Pel turned to Athelstan again. “If we had some of Nancy’s hair, would that help?”

“Oh, most assuredly! By the Law of Contagion we derive the Law of Parts, and see thereby that the part can be made equal to the whole-from a single hair, in time, we can surely recreate all the pattern of your wife’s flesh.”

“Do you know how to do it?”

Athelstan hesitated, then glanced at Boudicca.

“I do,” the female wizard said.

“Good,” Pel said. He looked at Susan, then away.

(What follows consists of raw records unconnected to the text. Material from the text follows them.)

File: config.mk
export PLATFORM = sky130hd
export DESIGN_NAME = plt_seq
export DESIGN_NICKNAME = d
export VERILOG_FILES = /design/src/rtl/core/plt_pkg.sv /design/src/rtl/core/plt_seq.sv
export SDC_FILE = /design/constraint.sdc
export NUM_CORES = 1
export LEC_CHECK = 0
export ABC_AREA = 0
export BUFFER_PORTS_ARGS = -buffer_cell sky130_fd_sc_hd__buf_4
export CAP_MARGIN = 20
export CORE_MARGIN = 2
export CORE_UTILIZATION = 54
export CTS_BUF_LIST = sky130_fd_sc_hd__clkbuf_16
export DETAILED_ROUTE_END_ITERATION = 10
export GPL_ROUTABILITY_DRIVEN = 0
export PLACE_DENSITY = 0.83
export RECOVER_POWER = 50
export REMOVE_ABC_BUFFERS = 1
export SLEW_MARGIN = 20
export SYNTH_ARGS = -nofsm -noshare
export SYNTH_HDL_FRONTEND = slang
export SYNTH_SLANG_ARGS = --single-unit
File: constraint.sdc
create_clock -name clock -period 17.23 [get_ports clock]
set_clock_uncertainty 0.15 [all_clocks]
set_input_delay 2.5845 -clock clock [delete_from_list [all_inputs] [get_ports clock]]
set_output_delay 2.5845 -clock clock [all_outputs]
set_load 0.01 [all_outputs]
===== config.mk =====
export PLATFORM = sky130hd
export DESIGN_NAME = lorenz_euler_integrator
export DESIGN_NICKNAME = d
export VERILOG_FILES = /design/src/lei_pkg.sv /design/src/lorenz_euler_integrator.sv /design/src/lei_mul_unit.sv
export SDC_FILE = /design/constraint.sdc
export NUM_CORES = 2
export LEC_CHECK = 0
export BUFFER_PORTS_ARGS = -buffer_cell sky130_fd_sc_hd__buf_2
export CORE_UTILIZATION = 58
export CTS_CLUSTER_SIZE = 28
export DETAILED_ROUTE_END_ITERATION = 16
export PLACE_DENSITY = 0.78
export SYNTH_ARGS = -nofsm -noshare
export SYNTH_HDL_FRONTEND = slang
export SYNTH_SLANG_ARGS = --single-unit

===== constraint.sdc =====
create_clock -name clock -period 11.6 [get_ports clock]
set_input_delay 1.74 -clock clock [delete_from_list [all_inputs] [get_ports clock]]
set_output_delay 1.74 -clock clock [all_outputs]
set_load 0.03 [all_outputs]
## src/hdl/assert_macros.svh

```systemverilog
// Assertion helpers for the RTL files; the core file includes them.
`ifndef ASSERT_MACROS_SVH
`define ASSERT_MACROS_SVH

// Checks prop at every rising clock edge outside of reset.
`define ASSERT_CLK(label, clk, rst, prop, msg) \
   label: assert property (@(posedge clk) disable iff (rst) prop) else $error(msg);

// Checks that cond at one edge implies prop at the next edge.
`define ASSERT_NEXT(label, clk, rst, cond, prop, msg) \
   label: assert property (@(posedge clk) disable iff (rst) (cond) |=> (prop)) \
      else $error(msg);

`endif

```

## src/hdl/xfv_pkg.sv

```systemverilog
package xfv_pkg;

   // Reset values of the configuration registers.
   localparam logic [7:0] HEADER_FIRST_RESET   = 8'hAA;
   localparam logic [7:0] HEADER_SECOND_RESET  = 8'h55;
   localparam logic [7:0] TRAILER_FIRST_RESET  = 8'h55;
   localparam logic [7:0] TRAILER_SECOND_RESET = 8'hAA;

   // Configuration register indexes.
   localparam logic [1:0] REG_HEADER_FIRST   = 2'd0;
   localparam logic [1:0] REG_HEADER_SECOND  = 2'd1;
   localparam logic [1:0] REG_TRAILER_FIRST  = 2'd2;
   localparam logic [1:0] REG_TRAILER_SECOND = 2'd3;

   typedef enum logic [2:0] {
      PH_IDLE,
      PH_HDR2,
      PH_LEN,
      PH_DATA,
      PH_CHECK,
      PH_TRL1,
      PH_TRL2
   } phase_type;

   typedef enum logic [1:0] {
      ST_VALID        = 2'd0,
      ST_HEADER_ERR   = 2'd1,
      ST_TRAILER_ERR  = 2'd2,
      ST_PARITY_ERR   = 2'd3
   } status_type;

   // Expected framing bytes.
   typedef struct packed {
      logic [7:0] header_first;
      logic [7:0] header_second;
      logic [7:0] trailer_first;
      logic [7:0] trailer_second;
   } cfg_type;

   // One frame status item.
   typedef struct packed {
      status_type status;
      logic [7:0] data_length;
   } rsp_type;

endpackage

```

## src/hdl/xfv_frame_fsm.sv

```systemverilog
module xfv_frame_fsm (
   input  logic             clock,
   input  logic             reset,
   input  logic             step,
   input  logic [7:0]       item_byte,
   input  logic             item_start,
   input  xfv_pkg::cfg_type cfg,
   output logic             res_valid,
   output xfv_pkg::rsp_type res
);

   xfv_pkg::phase_type phase_ff, phase_in;
   logic [7:0] length_seen_ff, length_seen_in;
   logic [7:0] bytes_left_ff, bytes_left_in;
   logic [7:0] parity_ff, parity_in;
   logic       parity_bad_ff, parity_bad_in;
   logic       trailer_bad_ff, trailer_bad_in;
   logic       trailer_bad_now;

   // Frame state registers.
   always_ff @(posedge clock) begin
      if (reset) begin
         phase_ff       <= xfv_pkg::PH_IDLE;
         length_seen_ff <= 8'd0;
         bytes_left_ff  <= 8'd0;
         parity_ff      <= 8'd0;
         parity_bad_ff  <= 1'b0;
         trailer_bad_ff <= 1'b0;
      end else begin
         phase_ff       <= phase_in;
         length_seen_ff <= length_seen_in;
         bytes_left_ff  <= bytes_left_in;
         parity_ff      <= parity_in;
         parity_bad_ff  <= parity_bad_in;
         trailer_bad_ff <= trailer_bad_in;
      end
   end

   assign trailer_bad_now = trailer_bad_ff || (item_byte != cfg.trailer_second);

   // Next state and status for one byte.
   always_comb begin
      phase_in       = phase_ff;
      length_seen_in = length_seen_ff;
      bytes_left_in  = bytes_left_ff;
      parity_in      = parity_ff;
      parity_bad_in  = parity_bad_ff;
      trailer_bad_in = trailer_bad_ff;
      res_valid      = 1'b0;
      res.status     = xfv_pkg::ST_VALID;
      res.data_length = length_seen_ff;
      if (step) begin
         if (item_start) begin
            // A start flag abandons any frame in progress.
            length_seen_in = 8'd0;
            bytes_left_in  = 8'd0;
            parity_in      = 8'd0;
            parity_bad_in  = 1'b0;
            trailer_bad_in = 1'b0;
            if (item_byte != cfg.header_first) begin
               res_valid       = 1'b1;
               res.status      = xfv_pkg::ST_HEADER_ERR;
               res.data_length = 8'd0;
               phase_in        = xfv_pkg::PH_IDLE;
            end else begin
               phase_in = xfv_pkg::PH_HDR2;
            end
         end else begin
            unique case (phase_ff)
               xfv_pkg::PH_HDR2: begin
                  if (item_byte != cfg.header_second) begin
                     res_valid       = 1'b1;
                     res.status      = xfv_pkg::ST_HEADER_ERR;
                     res.data_length = 8'd0;
                     phase_in        = xfv_pkg::PH_IDLE;
                  end else begin
                     phase_in = xfv_pkg::PH_LEN;
                  end
               end
               xfv_pkg::PH_LEN: begin
                  length_seen_in = item_byte;
                  bytes_left_in  = item_byte;
                  parity_in      = item_byte;
                  phase_in = (item_byte == 8'd0) ? xfv_pkg::PH_CHECK : xfv_pkg::PH_DATA;
               end
               xfv_pkg::PH_DATA: begin
                  parity_in     = parity_ff ^ item_byte;
                  bytes_left_in = bytes_left_ff - 8'd1;
                  if (bytes_left_ff == 8'd1) begin
                     phase_in = xfv_pkg::PH_CHECK;
                  end
               end
               xfv_pkg::PH_CHECK: begin
                  parity_bad_in = (item_byte != parity_ff);
                  phase_in      = xfv_pkg::PH_TRL1;
               end
               xfv_pkg::PH_TRL1: begin
                  trailer_bad_in = (item_byte != cfg.trailer_first);
                  phase_in       = xfv_pkg::PH_TRL2;
               end
               xfv_pkg::PH_TRL2: begin
                  // Trailer errors take precedence over parity errors.
                  trailer_bad_in = trailer_bad_now;
                  res_valid      = 1'b1;
                  phase_in       = xfv_pkg::PH_IDLE;
                  if (trailer_bad_now) begin
                     res.status = xfv_pkg::ST_TRAILER_ERR;
                  end else if (parity_bad_ff) begin
                     res.status = xfv_pkg::ST_PARITY_ERR;
                  end else begin
                     res.status = xfv_pkg::ST_VALID;
                  end
               end
               default: begin
                  // Bytes between frames are dropped.
                  phase_in = xfv_pkg::PH_IDLE;
               end
            endcase
         end
      end
   end

endmodule

```

## src/hdl/xfv_rsp_buffer.sv

```systemverilog
module xfv_rsp_buffer (
   input  logic             clock,
   input  logic             reset,
   input  logic             push,
   input  xfv_pkg::rsp_type push_data,
   input  logic             pop,
   output logic             has_space,
   output logic             head_valid,
   output xfv_pkg::rsp_type head
);

   logic [1:0]       count_ff, count_in;
   xfv_pkg::rsp_type entry0_ff, entry0_in;
   xfv_pkg::rsp_type entry1_ff, entry1_in;

   assign has_space  = (count_ff != 2'd2);
   assign head_valid = (count_ff != 2'd0);
   assign head       = entry0_ff;

   // Count is control state; entries hold payload only.
   always_ff @(posedge clock) begin
      if (reset) begin
         count_ff <= 2'd0;
      end else begin
         count_ff <= count_in;
      end
   end

   always_ff @(posedge clock) begin
      entry0_ff <= entry0_in;
      entry1_ff <= entry1_in;
   end

   // Two-entry queue, head in entry 0.
   always_comb begin
      count_in  = count_ff;
      entry0_in = entry0_ff;
      entry1_in = entry1_ff;
      if (push && pop) begin
         entry0_in = push_data;
      end else if (push) begin
         count_in = count_ff + 2'd1;
         if (count_ff == 2'd0) begin
            entry0_in = push_data;
         end else begin
            entry1_in = push_data;
         end
      end else if (pop) begin
         count_in  = count_ff - 2'd1;
         entry0_in = entry1_ff;
      end
   end

endmodule

```

## src/hdl/xor_frame_validator_core.sv

```systemverilog
// Channel  | Direction | Handshake          | Payload
// req      | in        | req_valid/stall    | req_frame_byte, req_frame_start
// rsp      | out       | rsp_valid/stall    | rsp_status, rsp_data_length
// csr      | in        | csr_write_enable   | csr_index, csr_write_data
//
// One byte item is taken per cycle while req is not stalled; a status passes through the input
// register and the two-entry result queue after the byte that ends the frame.
// Synchronous active-high reset restores the default framing bytes and returns to idle.
// A stall on rsp is absorbed by the two-entry queue; req stalls only when it is full.
`include "assert_macros.svh"

module xor_frame_validator_core (
   input  logic       clock,
   input  logic       reset,
   input  logic       req_valid,
   output logic       req_stall,
   input  logic [7:0] req_frame_byte,
   input  logic       req_frame_start,
   output logic       rsp_valid,
   input  logic       rsp_stall,
   output logic [1:0] rsp_status,
   output logic [7:0] rsp_data_length,
   input  logic       csr_write_enable,
   input  logic [1:0] csr_index,
   input  logic [7:0] csr_write_data
);

   xfv_pkg::cfg_type cfg_ff, cfg_in;
   logic             item_valid_ff, item_valid_in;
   logic [7:0]       item_byte_ff, item_byte_in;
   logic             item_start_ff, item_start_in;
   logic             req_accept;
   logic             advance;
   logic             has_space;
   logic             res_valid;
   xfv_pkg::rsp_type res;
   xfv_pkg::rsp_type head;

   // Configuration registers.
   always_comb begin
      cfg_in = cfg_ff;
      if (csr_write_enable) begin
         unique case (csr_index)
            xfv_pkg::REG_HEADER_FIRST:   cfg_in.header_first   = csr_write_data;
            xfv_pkg::REG_HEADER_SECOND:  cfg_in.header_second  = csr_write_data;
            xfv_pkg::REG_TRAILER_FIRST:  cfg_in.trailer_first  = csr_write_data;
            xfv_pkg::REG_TRAILER_SECOND: cfg_in.trailer_second = csr_write_data;
            default: cfg_in = cfg_ff;
         endcase
      end
   end

   always_ff @(posedge clock) begin
      if (reset) begin
         cfg_ff.header_first   <= xfv_pkg::HEADER_FIRST_RESET;
         cfg_ff.header_second  <= xfv_pkg::HEADER_SECOND_RESET;
         cfg_ff.trailer_first  <= xfv_pkg::TRAILER_FIRST_RESET;
         cfg_ff.trailer_second <= xfv_pkg::TRAILER_SECOND_RESET;
      end else begin
         cfg_ff <= cfg_in;
      end
   end

   // Input register; the held item moves on when the queue has room.
   assign advance    = item_valid_ff && has_space;
   assign req_stall  = item_valid_ff && !has_space;
   assign req_accept = req_valid && !req_stall;

   always_comb begin
      item_valid_in = item_valid_ff;
      item_byte_in  = item_byte_ff;
      item_start_in = item_start_ff;
      if (req_accept) begin
         item_valid_in = 1'b1;
         item_byte_in  = req_frame_byte;
         item_start_in = req_frame_start;
      end else if (advance) begin
         item_valid_in = 1'b0;
      end
   end

   always_ff @(posedge clock) begin
      if (reset) begin
         item_valid_ff <= 1'b0;
      end else begin
         item_valid_ff <= item_valid_in;
      end
   end

   always_ff @(posedge clock) begin
      item_byte_ff  <= item_byte_in;
      item_start_ff <= item_start_in;
   end

   xfv_frame_fsm u_frame_fsm (
      .clock      (clock),
      .reset      (reset),
      .step       (advance),
      .item_byte  (item_byte_ff),
      .item_start (item_start_ff),
      .cfg        (cfg_ff),
      .res_valid  (res_valid),
      .res        (res)
   );

   xfv_rsp_buffer u_rsp_buffer (
      .clock      (clock),
      .reset      (reset),
      .push       (res_valid),
      .push_data  (res),
      .pop        (rsp_valid && !rsp_stall),
      .has_space  (has_space),
      .head_valid (rsp_valid),
      .head       (head)
   );

   assign rsp_status      = head.status;
   assign rsp_data_length = head.data_length;

   // A header error never reports a length.
   `ASSERT_CLK(a_hdr_err_len, clock, reset, (!(rsp_valid && rsp_status == xfv_pkg::ST_HEADER_ERR) || rsp_data_length == 8'd0), "header error with nonzero length")

   // An item blocked in the input register is kept.
   `ASSERT_NEXT(a_item_held, clock, reset, item_valid_ff && !has_space, item_valid_ff, "held item lost")

   // A write to the first header register takes effect on the next cycle.
   `ASSERT_NEXT(a_csr_write, clock, reset, csr_write_enable && csr_index == xfv_pkg::REG_HEADER_FIRST, cfg_ff.header_first == $past(csr_write_data), "header register not written")

endmodule
```
[src/rtl/rsm_cell.sv]
// ----------------------------------------------------------------------------
// rsm_cell: one slot of the sorted store
// Holds a value and a valid bit, compares against the key and moves its
// contents to or from a neighbour on insert and erase.
// ----------------------------------------------------------------------------
module rsm_cell (
    input  logic                                 i_clk,
    input  logic                                 i_rst_n,
    input  rsm_pkg::t_cell_ctl                   i_ctl,
    input  logic signed [rsm_pkg::VALUE_BITS-1:0] i_key,
    input  logic signed [rsm_pkg::VALUE_BITS-1:0] i_ins_key,
    input  logic                                 i_left_le,
    input  logic signed [rsm_pkg::VALUE_BITS-1:0] i_left_val,
    input  logic                                 i_left_vld,
    input  logic signed [rsm_pkg::VALUE_BITS-1:0] i_right_val,
    input  logic                                 i_right_vld,
    output logic signed [rsm_pkg::VALUE_BITS-1:0] o_val,
    output logic                                 o_vld,
    output logic                                 o_le,
    output logic                                 o_eq
);

    logic signed [rsm_pkg::VALUE_BITS-1:0] r_val;
    logic                                  r_vld;
    logic                                  r_le;
    logic                                  r_lt;

    always_ff @(posedge i_clk) begin
        if (!i_rst_n) begin
            r_vld <= 1'b0;
        end else if (i_ctl.ins && !r_le) begin
            r_vld <= i_left_le ? 1'b1 : i_left_vld;
        end else if (i_ctl.del && !r_lt) begin
            r_vld <= i_right_vld;
        end
    end

    always_ff @(posedge i_clk) begin
        if (i_ctl.ins && !r_le) begin
            // first slot above the key takes it, the rest move up one
            r_val <= i_left_le ? i_ins_key : i_left_val;
        end else if (i_ctl.del && !r_lt) begin
            r_val <= i_right_val;
        end
    end

    always_ff @(posedge i_clk) begin
        if (i_ctl.cap) begin
            r_le <= r_vld && (r_val <= i_key);
            r_lt <= r_vld && (r_val <  i_key);
        end
    end

    assign o_val = r_val;
    assign o_vld = r_vld;
    assign o_le  = r_le;
    assign o_eq  = r_le && !r_lt;

endmodule
[src/design/bra_pkg.sv]
// Shared types and constants for the bitmap run allocator.
// No dependencies; used by every module in the design folder except bra_ram.
package bra_pkg;

    localparam int MAP_BYTES = 128;
    localparam int ADDR_W    = $clog2(MAP_BYTES);
    localparam int BYTE_W    = 8;
    localparam logic [7:0] RESET_USED_BYTES = 8'd128;

    typedef enum logic [1:0] {
        MODE_SCAN  = 2'd0,
        MODE_WRITE = 2'd1,
        MODE_TEST  = 2'd2,
        MODE_CLEAR = 2'd3
    } mode_t;

    typedef enum logic [1:0] {
        STS_OK     = 2'd0,
        STS_NO_RUN = 2'd1,
        STS_RANGE  = 2'd2
    } status_t;

    typedef enum logic [2:0] {
        S_IDLE,
        S_DECODE,
        S_SCAN,
        S_ACCESS,
        S_FINISH
    } state_t;

    typedef struct packed {
        logic    capture;
        logic    rd;
        logic    scan_step;
        logic    wr;
        logic    clr;
        logic    set_status;
        status_t status;
        logic    sample_bit;
        logic    load_out;
    } ctl_cmd_t;

    typedef struct packed {
        mode_t mode;
        logic  oor;
        logic  len_zero;
        logic  no_bytes;
        logic  hit;
        logic  last;
    } dp_sts_t;

endpackage

[src/design/bra_ram.sv]
// Generic single-write, single-read RAM with registered read data.
// No dependencies.
module bra_ram #(
    parameter int WIDTH = 8,
    parameter int DEPTH = 128
) (
    input  logic                     aclk,
    input  logic                     we,
    input  logic [$clog2(DEPTH)-1:0] waddr,
    input  logic [WIDTH-1:0]         wdata,
    input  logic                     re,
    input  logic [$clog2(DEPTH)-1:0] raddr,
    output logic [WIDTH-1:0]         rdata
);

    logic [WIDTH-1:0] mem_reg [DEPTH];
    logic [WIDTH-1:0] rdata_reg;

    always_ff @(posedge aclk) begin
        if (we) begin
            mem_reg[waddr] <= wdata;
        end
        if (re) begin
            rdata_reg <= mem_reg[raddr];
        end
    end

    assign rdata = rdata_reg;

endmodule

[src/design/bra_datapath.sv]
// Datapath: request registers, mark store with per-byte valid flags,
// byte-wise run scanner and result registers. Depends on bra_pkg, bra_ram.
module bra_datapath (
    input  logic               aclk,
    input  logic               aresetn,
    input  bra_pkg::ctl_cmd_t  cmd,
    output bra_pkg::dp_sts_t   sts,
    input  logic [1:0]         s_mode,
    input  logic [9:0]         s_bit_index,
    input  logic               s_write_value,
    input  logic [10:0]        s_run_length,
    input  logic               cfg_valid,
    input  logic [7:0]         cfg_data,
    output logic [1:0]         m_status,
    output logic [9:0]         m_run_start,
    output logic               m_bit_read
);

    logic [7:0]                    used_bytes_reg;
    logic [bra_pkg::MAP_BYTES-1:0] valid_reg;
    bra_pkg::mode_t                mode_reg;
    logic [9:0]                    idx_reg;
    logic                          val_reg;
    logic [10:0]                   len_reg;
    logic [bra_pkg::ADDR_W-1:0]    addr_reg;
    logic [bra_pkg::ADDR_W-1:0]    byte_reg;
    logic                          rvld_reg;
    logic [10:0]                   run_reg;
    bra_pkg::status_t              status_reg;
    logic [9:0]                    start_reg;
    logic                          bit_reg;
    bra_pkg::status_t              out_status_reg;
    logic [9:0]                    out_start_reg;
    logic                          out_bit_reg;

    logic [7:0]                    nbytes;
    logic [10:0]                   nbits;
    logic [bra_pkg::BYTE_W-1:0]    ram_rdata;
    logic [bra_pkg::BYTE_W-1:0]    rdata_eff;
    logic [bra_pkg::BYTE_W-1:0]    sel_mask;
    logic [bra_pkg::BYTE_W-1:0]    wdata;
    logic [10:0]                   run_v;
    logic                          hit_v;
    logic [2:0]                    fpos_v;
    logic [10:0]                   start_v;

    assign nbytes = (used_bytes_reg > 8'(bra_pkg::MAP_BYTES)) ?
                    8'(bra_pkg::MAP_BYTES) : used_bytes_reg;
    assign nbits  = {nbytes, 3'b000};

    assign rdata_eff = rvld_reg ? ram_rdata : '0;
    assign sel_mask  = 8'(1) << idx_reg[2:0];
    assign wdata     = val_reg ? (rdata_eff | sel_mask) : (rdata_eff & ~sel_mask);

    always_comb begin
        run_v  = run_reg;
        hit_v  = 1'b0;
        fpos_v = 3'd0;
        for (int k = 0; k < bra_pkg::BYTE_W; k++) begin
            if (!hit_v) begin
                if (rdata_eff[k]) begin
                    run_v = 11'd0;
                end else begin
                    run_v = run_v + 11'd1;
                end
                if (run_v == len_reg) begin
                    hit_v  = 1'b1;
                    fpos_v = 3'(k);
                end
            end
        end
    end

    assign start_v = {1'b0, byte_reg, fpos_v} + 11'd1 - len_reg;

    assign sts.mode     = mode_reg;
    assign sts.oor      = {1'b0, idx_reg} >= nbits;
    assign sts.len_zero = (len_reg == 11'd0);
    assign sts.no_bytes = (nbytes == 8'd0);
    assign sts.hit      = hit_v;
    assign sts.last     = ({1'b0, byte_reg} == (nbytes - 8'd1));

    bra_ram #(
        .WIDTH (bra_pkg::BYTE_W),
        .DEPTH (bra_pkg::MAP_BYTES)
    ) u_store (
        .aclk  (aclk),
        .we    (cmd.wr),
        .waddr (idx_reg[9:3]),
        .wdata (wdata),
        .re    (cmd.rd),
        .raddr (addr_reg),
        .rdata (ram_rdata)
    );

    always_ff @(posedge aclk) begin
        if (!aresetn) begin
            used_bytes_reg <= bra_pkg::RESET_USED_BYTES;
            valid_reg      <= '0;
        end else begin
            if (cfg_valid) begin
                used_bytes_reg <= cfg_data;
            end
            if (cmd.clr) begin
                valid_reg <= '0;
            end else if (cmd.wr) begin
                valid_reg[idx_reg[9:3]] <= 1'b1;
            end
        end
    end

    always_ff @(posedge aclk) begin
        if (cmd.capture) begin
            mode_reg  <= bra_pkg::mode_t'(s_mode);
            idx_reg   <= s_bit_index;
            val_reg   <= s_write_value;
            len_reg   <= s_run_length;
            addr_reg  <= (bra_pkg::mode_t'(s_mode) == bra_pkg::MODE_SCAN) ?
                         '0 : s_bit_index[9:3];
            run_reg   <= 11'd0;
            start_reg <= 10'd0;
            bit_reg   <= 1'b0;
        end else begin
            if (cmd.rd) begin
                addr_reg <= addr_reg + 1'b1;
                byte_reg <= addr_reg;
                rvld_reg <= valid_reg[addr_reg];
            end
            if (cmd.scan_step) begin
                run_reg <= run_v;
                if (hit_v) begin
                    start_reg <= start_v[9:0];
                end
            end
            if (cmd.sample_bit) begin
                bit_reg <= rdata_eff[idx_reg[2:0]];
            end
        end
        if (cmd.set_status) begin
            status_reg <= cmd.status;
        end
        if (cmd.load_out) begin
            out_status_reg <= status_reg;
            out_start_reg  <= start_reg;
            out_bit_reg    <= bit_reg;
        end
    end

    assign m_status    = out_status_reg;
    assign m_run_start = out_start_reg;
    assign m_bit_read  = out_bit_reg;

endmodule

If he sent Susan back to Earth, why would she return? It was, perhaps, cruel to keep her here, but so far she hadn’t asked him to send her home, and it was so good to see her alive again, to have the company of a fellow Earthman.

Maybe she wasn’t sure the magic that had revived her would hold back on Earth-and for that matter, Pel wasn’t entirely certain, either, but Shadow’s fetches had lived in the Galactic Empire, and Prossie had said simulacra had lived there; why not a revenant on Earth, then? Susan had left Earth alive, and would return alive, and what difference did it make what had happened in between?

But he wanted her here.

He would open a portal to Earth, and send someone to bring him back Nancy’s hairbrush, and Rachel’s, and the bedroom and bathroom wastebaskets, and anything else that might have hairs or fingernail clippings in it.